The Graves, so called because of the gravely soil, lies to the South of Bordeaux and covers several appellations producing both red and dry white wine. It is the land of the Cabernet Sauvignon, but also of the Sauvignon Blanc.
Surrounding and including the city of Bordeaux, the Graves region lies to the South of the Medoc. Bordered by the Garonne river and pine wood forests, it is approximately sixty kilometres long and twenty kilometres large. Various small rivers cut across the country, giving the scenic landscapes a unique charm. Meadows mingle with pine, oak and acacia wood forests spreading a superb bouquet of fragrances. But the true richness of the Graves region is its rich soil, producing smooth and harmonious red wines and unctuous, fruity dry white wines. Large and small calibre sunny gravel, hills with pronounced slopes form this perfect drainage sub-soil.

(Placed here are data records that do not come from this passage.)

**src/rtl/seq_pattern_detector_pkg.sv**
```systemverilog
// Shared definitions for the serial pattern detector: FSM encoding,
// default sizes and a helper used to size the fill counter.
package seq_det_pkg;

  // FSM encoding; 2'd3 is never entered on purpose and recovers to S_FILL.
  typedef enum logic [1:0] {
    S_FILL    = 2'd0,
    S_ARMED   = 2'd1,
    S_MATCH   = 2'd2,
    S_ILLEGAL = 2'd3
  } det_state_e;

  localparam int PAT_W_DEF = 4;
  localparam int CNT_W_DEF = 8;

  // Bits needed to hold a fill level from 0 up to and including pat_w.
  function automatic int fill_width(input int pat_w);
    return $clog2(pat_w + 1);
  endfunction

endpackage

```
**src/rtl/seq_pattern_detector_if.sv**
```systemverilog
// Bus between the bit-stream source / pattern controller and the detector.
// The master drives the stream and control; the slave (detector) drives
// the match pulse, counter and armed flag.
interface seq_pattern_detector_if #(
  parameter int PAT_W = 4,
  parameter int CNT_W = 8
);
  logic             in_vld;
  logic             in_bit;
  logic             pat_load;
  logic [PAT_W-1:0] pat;
  logic             cnt_clr;
  logic             det;
  logic [CNT_W-1:0] match_cnt;
  logic             armed;

  modport master (
    output in_vld, in_bit, pat_load, pat, cnt_clr,
    input  det, match_cnt, armed
  );

  modport slave (
    input  in_vld, in_bit, pat_load, pat, cnt_clr,
    output det, match_cnt, armed
  );
endinterface

```
**src/rtl/seq_pattern_detector_sat_counter.sv**
```systemverilog
// Saturating event counter. A clear that coincides with an increment
// lands on 1 so the coincident event is still counted.
module sat_counter #(
  parameter int W = 8
) (
  input  logic         clk,
  input  logic         rstn,
  input  logic         inc,
  input  logic         clr,
  output logic [W-1:0] cnt
);

  localparam logic [W-1:0] CNT_ZERO = W'(0);
  localparam logic [W-1:0] CNT_ONE  = W'(1);
  localparam logic [W-1:0] CNT_MAX  = {W{1'b1}};

  logic [W-1:0] r_cnt;
  logic [W-1:0] w_cnt_n;

  // Next count: clear wins over hold, increment stops at all-ones.
  always_comb begin
    w_cnt_n = r_cnt;
    if (clr) begin
      w_cnt_n = inc ? CNT_ONE : CNT_ZERO;
    end else if (inc && (r_cnt != CNT_MAX)) begin
      w_cnt_n = r_cnt + CNT_ONE;
    end else begin
      w_cnt_n = r_cnt;
    end
  end

  // Count register.
  always_ff @(posedge clk or negedge rstn) begin
    if (!rstn) begin
      r_cnt <= CNT_ZERO;
    end else begin
      r_cnt <= w_cnt_n;
    end
  end

  assign cnt = r_cnt;

endmodule

```
**src/rtl/seq_pattern_detector.sv**
```systemverilog
// Parametrised Moore serial-pattern detector with run-time pattern reload,
// optional overlapping matches, input qualifier, registered match pulse
// and saturating match counter.
module seq_pattern_detector
  import seq_det_pkg::*;
#(
  parameter int               PAT_W   = PAT_W_DEF,
  parameter logic [PAT_W-1:0] PAT_RST = 4'b1010,
  parameter bit               OVERLAP = 1'b1,
  parameter int               CNT_W   = CNT_W_DEF
) (
  input logic                  clk,
  input logic                  rstn,
  seq_pattern_detector_if.slave bus
);

  localparam int               FILL_W    = fill_width(PAT_W);
  localparam logic [FILL_W-1:0] FILL_ZERO = FILL_W'(0);
  localparam logic [FILL_W-1:0] FILL_ONE  = FILL_W'(1);
  localparam logic [FILL_W-1:0] FILL_FULL = FILL_W'(PAT_W);

  // Only the last PAT_W-1 bits are kept; the incoming bit completes the
  // PAT_W-bit window, so the oldest stored bit is never needed.
  logic [PAT_W-2:0]  r_hist;
  logic [FILL_W-1:0] r_fill;
  logic [PAT_W-1:0]  r_pat_q;
  det_state_e        r_state;
  logic              r_det;
  logic              r_armed;

  logic [PAT_W-1:0]  w_hist_n;
  logic [FILL_W-1:0] w_fill_n;
  logic              w_hit;
  logic [PAT_W-2:0]  w_hist_d;
  logic [FILL_W-1:0] w_fill_d;
  det_state_e        w_state_n;
  logic [CNT_W-1:0]  w_cnt;

  // Candidate window and fill level if the current bit is accepted.
  always_comb begin
    w_hist_n = {r_hist, bus.in_bit};
    if (r_fill == FILL_FULL) begin
      w_fill_n = r_fill;
    end else begin
      w_fill_n = r_fill + FILL_ONE;
    end
    w_hit = bus.in_vld && (w_fill_n == FILL_FULL) && (w_hist_n == r_pat_q);
  end

  // Next history, fill and state; a pattern reload discards the bit.
  always_comb begin
    w_hist_d  = r_hist;
    w_fill_d  = r_fill;
    w_state_n = r_state;
    if (bus.pat_load) begin
      w_hist_d  = {(PAT_W-1){1'b0}};
      w_fill_d  = FILL_ZERO;
      w_state_n = S_FILL;
    end else begin
      if (bus.in_vld) begin
        w_hist_d = w_hist_n[PAT_W-2:0];
        // Without overlap a hit consumes the window: PAT_W fresh bits needed.
        w_fill_d = (w_hit && !OVERLAP) ? FILL_ZERO : w_fill_n;
      end else begin
        w_hist_d = r_hist;
        w_fill_d = r_fill;
      end
      case (r_state)
        S_FILL: begin
          if (w_hit) begin
            w_state_n = S_MATCH;
          end else if (bus.in_vld && (w_fill_n == FILL_FULL)) begin
            w_state_n = S_ARMED;
          end else begin
            w_state_n = S_FILL;
          end
        end
        S_ARMED: begin
          w_state_n = w_hit ? S_MATCH : S_ARMED;
        end
        S_MATCH: begin
          if (OVERLAP) begin
            w_state_n = w_hit ? S_MATCH : S_ARMED;
          end else begin
            w_state_n = S_FILL;
          end
        end
        default: begin
          w_state_n = S_FILL;
        end
      endcase
    end
  end

  // State, history, pattern and registered outputs.
  always_ff @(posedge clk or negedge rstn) begin
    if (!rstn) begin
      r_hist  <= {(PAT_W-1){1'b0}};
      r_fill  <= FILL_ZERO;
      r_pat_q <= PAT_RST;
      r_state <= S_FILL;
      r_det   <= 1'b0;
      r_armed <= 1'b0;
    end else begin
      r_hist  <= w_hist_d;
      r_fill  <= w_fill_d;
      r_pat_q <= bus.pat_load ? bus.pat : r_pat_q;
      r_state <= w_state_n;
      r_det   <= (r_state == S_MATCH);
      r_armed <= (w_state_n != S_FILL);
    end
  end

  sat_counter #(
    .W (CNT_W)
  ) u_match_cnt (
    .clk  (clk),
    .rstn (rstn),
    .inc  (r_state == S_MATCH),
    .clr  (bus.cnt_clr),
    .cnt  (w_cnt)
  );

  assign bus.det       = r_det;
  assign bus.armed     = r_armed;
  assign bus.match_cnt = w_cnt;

endmodule
```
**src/flat_wrapper.sv**
```systemverilog
// flat-port wrapper written by rule: the top's interface ports become plain ports
module seq_pattern_detector_flat import seq_det_pkg::*;
#(
  parameter int               PAT_W   = PAT_W_DEF,
  parameter logic [PAT_W-1:0] PAT_RST = 4'b1010,
  parameter bit               OVERLAP = 1'b1,
  parameter int               CNT_W   = CNT_W_DEF
)
  (clk, rstn, bus_in_vld, bus_in_bit, bus_pat_load, bus_pat, bus_cnt_clr, bus_det, bus_match_cnt, bus_armed);
  seq_pattern_detector_if #(.PAT_W(PAT_W), .CNT_W(CNT_W)) bus_i ();
  input logic clk;
  input logic rstn;
  input wire logic [$bits(bus_i.in_vld)-1:0] bus_in_vld;
  input wire logic [$bits(bus_i.in_bit)-1:0] bus_in_bit;
  input wire logic [$bits(bus_i.pat_load)-1:0] bus_pat_load;
  input wire logic [$bits(bus_i.pat)-1:0] bus_pat;
  input wire logic [$bits(bus_i.cnt_clr)-1:0] bus_cnt_clr;
  output wire logic [$bits(bus_i.det)-1:0] bus_det;
  output wire logic [$bits(bus_i.match_cnt)-1:0] bus_match_cnt;
  output wire logic [$bits(bus_i.armed)-1:0] bus_armed;
  assign bus_i.in_vld = bus_in_vld;
  assign bus_i.in_bit = bus_in_bit;
  assign bus_i.pat_load = bus_pat_load;
  assign bus_i.pat = bus_pat;
  assign bus_i.cnt_clr = bus_cnt_clr;
  assign bus_det = bus_i.det;
  assign bus_match_cnt = bus_i.match_cnt;
  assign bus_armed = bus_i.armed;
  seq_pattern_detector #(.PAT_W(PAT_W), .PAT_RST(PAT_RST), .OVERLAP(OVERLAP), .CNT_W(CNT_W)) u_core (.clk(clk), .rstn(rstn), .bus(bus_i));
endmodule
```
**config.mk**
```make
export PLATFORM = sky130hd
export DESIGN_NAME = seq_pattern_detector_flat
export DESIGN_NICKNAME = d
export VERILOG_FILES = /design/src/rtl/seq_pattern_detector_pkg.sv /design/src/rtl/seq_pattern_detector_if.sv /design/src/rtl/seq_pattern_detector_sat_counter.sv /design/src/rtl/seq_pattern_detector.sv /design/src/flat_wrapper.sv
export SDC_FILE = /design/constraint.sdc
export NUM_CORES = 1
export LEC_CHECK = 0
export CORE_MARGIN = 5
export CORE_UTILIZATION = 38
export CTS_CLUSTER_DIAMETER = 30
export DETAILED_ROUTE_END_ITERATION = 12
export SKIP_CTS_REPAIR_TIMING = 1
export SLEW_MARGIN = 0
export SYNTH_ARGS = -nofsm -noshare
export SYNTH_HDL_FRONTEND = slang
export SYNTH_SLANG_ARGS = --single-unit
```
**constraint.sdc**
```tcl
create_clock -name clk -period 2.2 [get_ports clk]
set_clock_uncertainty 0.15 [all_clocks]
set_input_delay 0.44 -clock clk [delete_from_list [all_inputs] [get_ports clk]]
set_output_delay 0.44 -clock clk [all_outputs]
set_load 0.01 [all_outputs]
```
==> flow_metrics.tcl <==
set metrics [dict create \
    htreeDepth 1 \
    ant_nets 0 \
    cp-start-kind "register" \
    cap_violations 0 \
    pwr-share-comb 0.128 \
    synth_area_leaders "dfrtp_1 (44%), ha_1 (6.6%), nor2_1 (5.0%), dfstp_2 (4.6%), mux2i_1 (4.4%)" \
    synth_seq_area_share 0.487 \
    power_density_mw_per_mm2 533 \
    outcome "finished, final reports clean" \
    crit_type "reg -> reg" \
    drive_above_1_share 0.130 \
    yosysTopAreaCell "dfrtp_1" \
    p_int_uw 576 \
    root_buffer "clkbuf_4" \
    grt_pass1_vias 768 \
    grt_max_degree 23 \
    start_util 0.405 \
    vias 858 \
    syn_nets 123 \
    first_pass_iters 4 \
    clk_pin_slew_worst_paths_ns 0.13 \
    pre_cts_ws_ns 0.170 \
    slew_violations 0 \
    setup_viol 0 \
    yosys_warnings 0 \
    period_minus_slack_ns 2.06 \
    cts_inserted_buffers 3 \
    grt_util_all_layers 0.105 \
    crit_chain "inv_1, ha_1, or3b_1, a311oi_2, a21oi_1, nor4b_2" \
    hold_class "in -> async" \
    p_sw_uw 181 \
    cp_data_arrival_time_ns 2.14 \
    dp_cells 158 \
    wire_per_inst_um 13.5 \
    die_w_um 64.7 \
    hold_viol 0 \
    antenna_found_initial 0 \
    place_hpwl_mm 1.61 \
    setup_slack_ns 0.136 \
    cp-end-kind "register" \
    p_leak_nw 0.622 \
    grt_pass1_wl_mm 3.43 \
    sequentialPowerShare 0.577 \
    yosys-top-cells-count "dfrtp_1 (20), nor2_1 (15), a21oi_1 (6), ha_1 (6)" \
    async_reset_ff_frac 1.00 \
    drc 0 \
    cpMaxStageDelayCell "dfrtp_1" \
    io_pins 20 \
    clk_latency_ns 0.31 \
    dieArea_mm2 0.00418 \
    grt-busiest-layer "met2" \
    place_congestion 0.821 \
    drt_iter0_drc 25 \
    row_count 19 \
    synth_cells 107 \
    worst-r2r-setup-slack_ns 0.14 \
    stdcell_count 162 \
    setup_tns_ns 0 \
    synth.top_cell.area_share 0.441 \
    use_met2 0.164 \
    die_h_um 64.7 \
    avgSynthCellArea_um2 10.6 \
    core_area_mm2 0.00281 \
    post-route-period-util 0.938 \
    tightest_slew_ns 0.347 \
    max_slew_margin 0.768 \
    ys.flop_type "dfrtp_1" \
    use_met1 0.143 \
    rsz0062_at_grt "no" \
    hold_ws_ns 0.307 \
    synth_most_common_cell "dfrtp_1" \
    synthDistinctLibCells 32 \
    vias_per_cell 5.30 \
    ys_seq_elements 22 \
    required_ns 2.27 \
    vdd_drop_max_mv 0.352 \
    swShare 0.239 \
    port_buffers 19 \
    utilization 0.506 \
    nets 148 \
    cts_tree "done" \
    pwr-share-clk 0.295 \
    crit_family "simple AND/OR/NAND/NOR gates" \
    synth.cell_area_mm2 0.00113 \
    cts_buffer_depth 2 \
    crit_fanout 4 \
    path_buf_inv 1 \
    n_antenna_cell 0 \
    overflow 0 \
    grt_use_met3 0.0328 \
    slowest_delay_ns 0.42 \
    fmax_mhz 484 \
    synthToLayoutAreaGrowth_pct 25.0 \
    wl_mm 2.19 \
    synth_edf_count 0 \
    clock_sinks 22 \
]
placed cells by master (no fill, tap or decap), types with 2 or more instances in the layout:
master / n
dfrtp_1: 20
clkdlybuf4s50_1: 19
nor2_1: 15
a21oi_1: 6
ha_1: 6
inv_1: 5
xor2_1: 5
nand2_1: 5
mux2i_1: 5
nor3_1: 4
nand3_1: 4
mux2_2: 4
buf_4: 4
nand4_1: 3
clkbuf_4: 3
nand2b_1: 2
xnor2_1: 2
o21ai_0: 2
dfstp_2: 2
metrics by stage:
step	power, mW	area (um2)
after floorplan	0.498	1130
after global placement	0.540	1380
after global routing	0.795	1420
after CTS	0.768	1420
final	0.757	1420
after detailed placement	0.543	1380
power by group through the flow:
stage | Combinational, mW | Clock, mW | Sequential (mW)
6_report | 0.0971 | 0.223 | 0.436
5_1_grt | 0.109 | 0.248 | 0.438
3_3_place_gp | 0.0963 | 0 | 0.443
3_5_place_dp | 0.0989 | 0 | 0.444
4_1_cts | 0.0991 | 0.233 | 0.436
2_1_floorplan | 0.0562 | 0 | 0.442
worst paths after layout:
check                                              start  cells after the start                            end
max                         u_core.r_fill[0]$_DFFE_PN0P_                      6    u_core.r_state[0]$_DFF_PN0_
min                                                 rstn                      2    u_core.r_state[0]$_DFF_PN0_
max reg2reg                 u_core.r_fill[0]$_DFFE_PN0P_                      6    u_core.r_state[0]$_DFF_PN0_
min reg2reg                u_core.r_pat_q[2]$_DFFE_PN0P_                      1  u_core.r_pat_q[2]$_DFFE_PN0P_
max in group asynchronous                           rstn                      2  u_core.r_pat_q[1]$_DFFE_PN1P_
min in group clk           u_core.r_pat_q[2]$_DFFE_PN0P_                      1  u_core.r_pat_q[2]$_DFFE_PN0P_
cells by family (layout without fill, tap and decap cells):
kind of cell             Yosys count  after routing  share of synthesized area
adder cells (fa/ha/maj)            6              6                     0.0662
XOR/XNOR                           7              7                     0.0540
flip-flops                        22             22                      0.487
AND/OR/NAND/NOR                   41             41                      0.198
buffers and inverters              8             32                     0.0265
AO/OA/AOI/OAI                     14             14                     0.0838
multiplexers                       9              9                     0.0838
registers in the layout (all words and copies together) (netlist names):
signal                  flops
u_core.u_match_cnt.cnt      8
u_core.r_pat_q              4
u_core.r_fill               3
u_core.r_hist               3
u_core.r_state              2
u_core.bus.armed            1
u_core.bus.det              1
layout make-up:
| cell class | instances | area (um2) |
|---|---|---|
| timing repair buffer | 23 | 220 |
| fill | 258 | 1390 |
| inverter | 5 | 18.8 |
| multi-input combinational | 77 | 552 |
| clock buffer | 4 | 36.3 |
| tap | 31 | 38.8 |
| sequential | 22 | 553 |
worst reg2reg max path: stages (launching register included):
cell and delay [ns]:
dfrtp_1 0.42, inv_1 0.08, ha_1 0.24, or3b_1 0.40, a311oi_2 0.30, a21oi_1 0.14, nor4b_2 0.24
per-layer routing:
metal | vias up | routed length, um
met3 | 2 | 66
li1 | 424 | -
met5 | - | 0
met4 | 0 | 20
met1 | 418 | 1090
met2 | 14 | 1010
Note: power is estimated with default switching activity, not from simulation.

The essential characteristic of a great red wine is its ageing capacity. Red wines have mainly contributed to the reputation of Graves wines, and also to the reputation of the Vin de Bordeaux. The Pontac family, owner of Haut-Brion, launched the concept of complex and fine wines, back in the 17th century.
Standing out triumphantly from the constant urbanization, the great domains of Chateau Haut-Brion, Chateau La Mission Haut-Brion, Chateau les Carmes Haut Brion, Chateau Picque Caillou, and Chateau Pape Clément, true reflections of the terroir, are still narrating the story of the great wines from this region.